**Data to examine**
============================================================

--- src/rtl/sat_counter.sv ---
// rtl/sat_counter.sv - up counter with enable that sticks at all-ones
module sat_counter #(
  parameter int CNT_W = 16
) (
  input  logic             clk,
  input  logic             rst,
  input  logic             enable,
  output logic [CNT_W-1:0] count
);

  always_ff @(posedge clk or posedge rst) begin
    if (rst) begin
      count <= '0;
    end else if (enable && (count != {CNT_W{1'b1}})) begin
      count <= count + CNT_W'(1);
    end
  end

endmodule

--- src/rtl/program_sequencer.sv ---
// rtl/program_sequencer.sv - fetch address generation, stall, halt detect and retire count
module program_sequencer
  import cpu_pkg::*;
#(
  parameter int PC_W   = 8,
  parameter int PAGE_W = PAGE_W_DEF,
  parameter int CNT_W  = 16
) (
  input  logic              clk,
  input  logic              reset,
  input  logic              jmp,
  input  logic              jmp_nz,
  input  logic [PAGE_W-1:0] ir_nibble,
  input  logic              z_flag,
  input  logic              hold,
  output logic [PC_W-1:0]   pm_addr,
  output logic [PC_W-1:0]   pc,
  output logic              halted,
  output logic [CNT_W-1:0]  instr_count,
  output logic [7:0]        from_PS
);

  ps_state_t        state;
  logic [PC_W-1:0]  target;
  logic             taken;
  logic             advance;
  logic             self_halt;

  assign target    = {pc[PC_W-1:PAGE_W], ir_nibble};
  assign taken     = jump_taken(jmp, jmp_nz, z_flag);
  // Only an unconditional self-jump halts; jmp_nz loops are waits on the ALU
  assign self_halt = jmp && (target == pc);

  always_comb begin
    pm_addr = pc;
    advance = 1'b0;
    if (reset) begin
      pm_addr = PC_W'(PC_RESET);
    end else begin
      case (state)
        S_BOOT: pm_addr = PC_W'(PC_RESET);
        S_RUN, S_HOLD: begin
          if (!hold) begin
            advance = 1'b1;
            pm_addr = taken ? target : pc + PC_W'(1);
          end
        end
        default: pm_addr = pc;
      endcase
    end
  end

  always_ff @(posedge clk or posedge reset) begin
    if (reset) begin
      state  <= S_BOOT;
      pc     <= PC_W'(PC_RESET);
      halted <= 1'b0;
    end else begin
      case (state)
        S_BOOT: begin
          pc    <= PC_W'(PC_RESET);
          state <= S_RUN;
        end
        S_RUN, S_HOLD: begin
          if (hold) begin
            state <= S_HOLD;
          end else begin
            pc <= pm_addr;
            if (self_halt) begin
              state  <= S_HALT;
              halted <= 1'b1;
            end else begin
              state <= S_RUN;
            end
          end
        end
        default: begin
          state  <= S_HALT;
          halted <= 1'b1;
        end
      endcase
    end
  end

  sat_counter #(
    .CNT_W(CNT_W)
  ) u_instr_count (
    .clk   (clk),
    .rst   (reset),
    .enable(advance),
    .count (instr_count)
  );

  generate
    if (PC_W >= 8) begin : g_tap_trunc
      assign from_PS = pc[7:0];
    end else begin : g_tap_ext
      assign from_PS = {{(8 - PC_W){1'b0}}, pc};
    end
  endgenerate

endmodule

--- config.mk ---
export PLATFORM = sky130hd
export DESIGN_NAME = program_sequencer
export DESIGN_NICKNAME = d
export VERILOG_FILES = /design/src/rtl/cpu_pkg.sv /design/src/rtl/sat_counter.sv /design/src/rtl/program_sequencer.sv
export SDC_FILE = /design/constraint.sdc
export NUM_CORES = 1
export LEC_CHECK = 0
export CAP_MARGIN = 0
export CORE_UTILIZATION = 50
export DETAILED_ROUTE_END_ITERATION = 7
export DONT_BUFFER_PORTS = 1
export GPL_TIMING_DRIVEN = 0
export PLACE_DENSITY = 0.62
export SLEW_MARGIN = 0
export SYNTH_ARGS = -nofsm -noshare
export SYNTH_HDL_FRONTEND = slang
export SYNTH_SLANG_ARGS = --single-unit
--- constraint.sdc ---
create_clock -name clk -period 2.3 [get_ports clk]
set_input_delay 0.46 -clock clk [delete_from_list [all_inputs] [get_ports clk]]
set_output_delay 0.46 -clock clk [all_outputs]
set_load 0.1 [all_outputs]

============================================================

**Exercise directions**
Precisely the line with "export SYNTH_SLANG_ARGS = --single-unit" and the lines after it, up to the last line of the entries above, are to be reproduced, and nothing more.

**Response box**
export SYNTH_SLANG_ARGS = --single-unit
--- constraint.sdc ---
create_clock -name clk -period 2.3 [get_ports clk]
set_input_delay 0.46 -clock clk [delete_from_list [all_inputs] [get_ports clk]]
set_output_delay 0.46 -clock clk [all_outputs]
set_load 0.1 [all_outputs]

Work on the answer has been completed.